Even though some critics emphasize the novelistic style of the show, contrary to most novels, it does not depict institutions mostly from the perspective and experiences of major characters, but tends to focus on the functioning of the institutions themselves and on how being a part of this system affects the everyday life of each character (Mittell 2009). Therefore, the documentary-style and journalistic filming, reflected by the camera positions and movements that try to capture the scene as the visual observation of a bystander, suggests an analogy of the show with investigative journalism sustained by the occasional use of closed-circuit television, which allows the audience to participate in the scene (Ravenscroft 2013).

We will start by outlining the theoretical and methodological framework, which basically originates in three current developments of conceptual metaphor theory (hereafter CMT), namely, (a) the early as well as recent work on cultural variety (Holland and Quinn 1987; Quinn 1991; Palmer 1996; Kövecses 2005; Shore 1996; Sharifian 2003; Sharifian 2015); (b) the latest work by Kövecses (2010; Kövecses 2015) on contextual creativity; and (c) studies related to multimodality in gesture (Cienki and Müller 2008; Müller and Cienki 2009) as well as in media, especially film (Forceville 1996; Forceville 2006; Forceville and Urios-Aparisi 2009). As opposed to the main representatives of conceptual metaphor theory (CMT) primarily interested in the overarching universally embodied schemas, in the third section we will ask the extent to which the game metaphor, which serves as a background model of the TV epic, shapes the context of the protagonists’ lives, and is itself shaped by their lives and thereby constituted bidirectionally. On this general level of analysis, we will first present the game metaphor as a generic-level metaphor which has already turned out to be a key model for the American culture, as several studies have revealed. Based on those insights, we will briefly show the importance of the game metaphor as the superordinate metaphor which multimodally frames the TV epic in many different ways, and has also been discussed in literature on the show. Then we will micro-analytically introduce two specific multimodal “metaphorical scenarios” (Musolff 2003) where the game chess takes on special importance in the conceptualization of drug business in both directions: as source and target. In both scenarios, multimodal factors come into play as well to create a dynamic metaphorical scenario which shows the complex interconnection of the contextual frames. Finally, in theoretical terms, we look at the theoretical insights the study provides for future research with regard to the interplay of conventionalized and context-induced metaphors.

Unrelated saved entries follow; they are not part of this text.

===== src/rtl/fetch_stage_pkg.sv =====
// fetch_stage_pkg: constants and types shared by the fetch stage and
// the D-stage control decoder.
//   PC_RESET / IM_BASE / IM_WORDS : reset PC and instruction-memory window
//   NOP                           : word substituted for unfetchable PCs
//   redir_sel_e                   : next-PC source select {SEQ, BR, J, JR}
//   pc_fetchable()                : PC is inside the window and word aligned
package fetch_stage_pkg;

  localparam logic [31:0] PC_RESET = 32'h0000_3000;
  localparam logic [31:0] IM_BASE  = 32'h0000_3000;
  localparam int unsigned IM_WORDS = 4096;
  localparam logic [31:0] IM_END   = IM_BASE + 32'(4 * IM_WORDS);
  localparam logic [31:0] NOP      = 32'h0000_0000;

  typedef enum logic [1:0] {
    SEQ = 2'd0,
    BR  = 2'd1,
    J   = 2'd2,
    JR  = 2'd3
  } redir_sel_e;

  function automatic logic pc_fetchable(input logic [31:0] pc);
    return (pc >= IM_BASE) && (pc < IM_END) && (pc[1:0] == 2'b00);
  endfunction

endpackage


===== src/rtl/fetch_stage_if.sv =====
// fetch_stage_if: bundle of hazard/redirect inputs, instruction-memory
// port and F/D outputs of the fetch stage.
//   master : environment side (hazard unit, D stage, instruction memory)
//   slave  : fetch_stage side
interface fetch_stage_if;

  logic        stall;
  logic        br_taken;
  logic [31:0] br_offset32;
  logic        j_en;
  logic [25:0] j_index;
  logic        jr_en;
  logic [31:0] jr_target;
  logic [11:0] imem_addr;
  logic [31:0] imem_rdata;
  logic [31:0] F_pc;
  logic [31:0] D_instr;
  logic [31:0] D_pc;
  logic        D_valid;

  modport master (
    output stall, br_taken, br_offset32, j_en, j_index, jr_en, jr_target,
    output imem_rdata,
    input  imem_addr, F_pc, D_instr, D_pc, D_valid
  );

  modport slave (
    input  stall, br_taken, br_offset32, j_en, j_index, jr_en, jr_target,
    input  imem_rdata,
    output imem_addr, F_pc, D_instr, D_pc, D_valid
  );

endinterface


===== src/rtl/fetch_stage_fd_reg.sv =====
// fetch_stage_fd_reg: F/D pipeline register.
//   clk, reset : rising-edge clock, async active-high reset
//   i_stall    : hold all contents
//   i_flush    : load a bubble (NOP, valid=0) instead of i_instr; pc still loads
//   i_instr    : fetched word
//   i_pc       : PC of the fetched word
//   o_instr / o_pc / o_valid : D-stage instruction, PC and valid flag
module fetch_stage_fd_reg (
  input  logic        clk,
  input  logic        reset,
  input  logic        i_stall,
  input  logic        i_flush,
  input  logic [31:0] i_instr,
  input  logic [31:0] i_pc,
  output logic [31:0] o_instr,
  output logic [31:0] o_pc,
  output logic        o_valid
);
  import fetch_stage_pkg::*;

  logic [31:0] r_instr;
  logic [31:0] r_pc;
  logic        r_valid;

  always_ff @(posedge clk or posedge reset) begin
    if (reset) begin
      r_instr <= NOP;
      r_pc    <= 32'h0;
      r_valid <= 1'b0;
    end else if (!i_stall) begin
      r_instr <= i_flush ? NOP : i_instr;
      r_pc    <= i_pc;
      r_valid <= !i_flush;
    end
  end

  assign o_instr = r_instr;
  assign o_pc    = r_pc;
  assign o_valid = r_valid;

endmodule


===== src/rtl/fetch_stage.sv =====
// fetch_stage: F stage (PC register, next-PC mux, instruction-memory
// address) plus the F/D register of the five-stage MIPS pipeline.
//   clk, reset : rising-edge clock, async active-high reset
//   bus        : fetch_stage_if.slave (stall, redirects, imem port, F_pc, D_*)
// Build option: NO_DELAY_SLOT_EN -- when defined, an accepted redirect turns
// the delay-slot word into a bubble in D; otherwise the delay slot executes.
module fetch_stage
  import fetch_stage_pkg::*;
(
  input logic          clk,
  input logic          reset,
  fetch_stage_if.slave bus
);

  logic [31:0] r_pc;
  logic [31:0] w_next_pc;
  logic [31:0] w_fetch_word;
  logic [31:0] w_im_off;
  logic [31:0] w_dpc4;
  logic [31:0] w_br_target;
  logic        w_flush;
  logic        w_unused;
  redir_sel_e  w_sel;

  // Redirects come from D and only mean something when D holds a real instr.
  always_comb begin
    w_sel = SEQ;
    if (bus.D_valid) begin
      if (bus.jr_en)         w_sel = JR;
      else if (bus.j_en)     w_sel = J;
      else if (bus.br_taken) w_sel = BR;
    end
  end

  assign w_dpc4      = bus.D_pc + 32'd4;
  assign w_br_target = w_dpc4 + {bus.br_offset32[29:0], 2'b00};

  always_comb begin
    w_next_pc = r_pc + 32'd4;
    case (w_sel)
      JR:      w_next_pc = bus.jr_target;
      J:       w_next_pc = {w_dpc4[31:28], bus.j_index, 2'b00};
      BR:      w_next_pc = w_br_target;
      default: w_next_pc = r_pc + 32'd4;
    endcase
  end

  always_ff @(posedge clk or posedge reset) begin
    if (reset)           r_pc <= PC_RESET;
    else if (!bus.stall) r_pc <= w_next_pc;
  end

  assign w_im_off      = r_pc - IM_BASE;
  assign bus.imem_addr = w_im_off[13:2];
  // Out-of-window or misaligned PCs fetch a nop; the PC keeps advancing.
  assign w_fetch_word  = pc_fetchable(r_pc) ? bus.imem_rdata : NOP;
  assign bus.F_pc      = r_pc;

`ifdef NO_DELAY_SLOT_EN
  assign w_flush = !bus.stall && (w_sel != SEQ);
`else
  assign w_flush = 1'b0;
`endif

  assign w_unused = &{1'b0, w_im_off[31:14], w_im_off[1:0], bus.br_offset32[31:30]};

  fetch_stage_fd_reg u_fd_reg (
    .clk     (clk),
    .reset   (reset),
    .i_stall (bus.stall),
    .i_flush (w_flush),
    .i_instr (w_fetch_word),
    .i_pc    (r_pc),
    .o_instr (bus.D_instr),
    .o_pc    (bus.D_pc),
    .o_valid (bus.D_valid)
  );

endmodule


===== src/flat_wrapper.sv =====
// flat-port wrapper written by rule: the top's interface ports become plain ports
module fetch_stage_flat import fetch_stage_pkg::*;
  (clk, reset, bus_stall, bus_br_taken, bus_br_offset32, bus_j_en, bus_j_index, bus_jr_en, bus_jr_target, bus_imem_rdata, bus_imem_addr, bus_F_pc, bus_D_instr, bus_D_pc, bus_D_valid);
  fetch_stage_if bus_i ();
  input logic clk;
  input logic reset;
  input wire logic [$bits(bus_i.stall)-1:0] bus_stall;
  input wire logic [$bits(bus_i.br_taken)-1:0] bus_br_taken;
  input wire logic [$bits(bus_i.br_offset32)-1:0] bus_br_offset32;
  input wire logic [$bits(bus_i.j_en)-1:0] bus_j_en;
  input wire logic [$bits(bus_i.j_index)-1:0] bus_j_index;
  input wire logic [$bits(bus_i.jr_en)-1:0] bus_jr_en;
  input wire logic [$bits(bus_i.jr_target)-1:0] bus_jr_target;
  input wire logic [$bits(bus_i.imem_rdata)-1:0] bus_imem_rdata;
  output wire logic [$bits(bus_i.imem_addr)-1:0] bus_imem_addr;
  output wire logic [$bits(bus_i.F_pc)-1:0] bus_F_pc;
  output wire logic [$bits(bus_i.D_instr)-1:0] bus_D_instr;
  output wire logic [$bits(bus_i.D_pc)-1:0] bus_D_pc;
  output wire logic [$bits(bus_i.D_valid)-1:0] bus_D_valid;
  assign bus_i.stall = bus_stall;
  assign bus_i.br_taken = bus_br_taken;
  assign bus_i.br_offset32 = bus_br_offset32;
  assign bus_i.j_en = bus_j_en;
  assign bus_i.j_index = bus_j_index;
  assign bus_i.jr_en = bus_jr_en;
  assign bus_i.jr_target = bus_jr_target;
  assign bus_i.imem_rdata = bus_imem_rdata;
  assign bus_imem_addr = bus_i.imem_addr;
  assign bus_F_pc = bus_i.F_pc;
  assign bus_D_instr = bus_i.D_instr;
  assign bus_D_pc = bus_i.D_pc;
  assign bus_D_valid = bus_i.D_valid;
  fetch_stage u_core (.clk(clk), .reset(reset), .bus(bus_i));
endmodule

2 Theoretical and methodological framework

By taking the philosophical position of experientialism and embodied realism, CMT (Lakoff and Johnson 1980; Lakoff and Johnson 1999; Johnson 1987; Lakoff 1987) departs from the guiding principles of cognitive linguistics that (a) semantic structures are based on conceptual structures which arise from bodily experience, and (b) that meaning representation is encyclopedic in nature by serving as points of access to repositories of knowledge which are related to a specific conceptual domain. Based on those assumptions, CMT has laid the foundations for the cognitive linguistic research on our bodily anchored metaphorical talk about the world by revealing the cross-domain mapping of a set of correspondences, which is established between an already known source domain and a still unformed target domain in our underlying conceptual system. Besides the theory’s successful proliferation, it not only has been an object of criticism, but also has itself undergone different stages of advancements. Let us take a closer look especially at recent theoretical developments which are relevant for our empirical concerns in this paper.

One aspect often criticized pertains to the limited interest in the individual-corporal level of metaphor analysis since Lakoff and Johnson seem to strictly follow the unidirectional way from conceptual metaphor to linguistic expression, whereas cognition and language should be conceived as interacting bidirectionally instead of marginalizing the linguistic performance and its communicative functions in arriving at an aporetic concept of non-discursive conventionalization (Linz 2004: 256–257). As a consequence of this objection, over the last years, more process-oriented approaches have been established where metaphor is understood in terms of its dialogic nature, e.g. as a process of “talking-and-thinking” (Cameron 2007: 110), as opposed to the idealized, static version of the first generation: “Metaphor, whether conceptual or linguistic, from the discourse dynamics perspective, becomes processual, emergent, and open to change” (Cameron et al. 2009: 67).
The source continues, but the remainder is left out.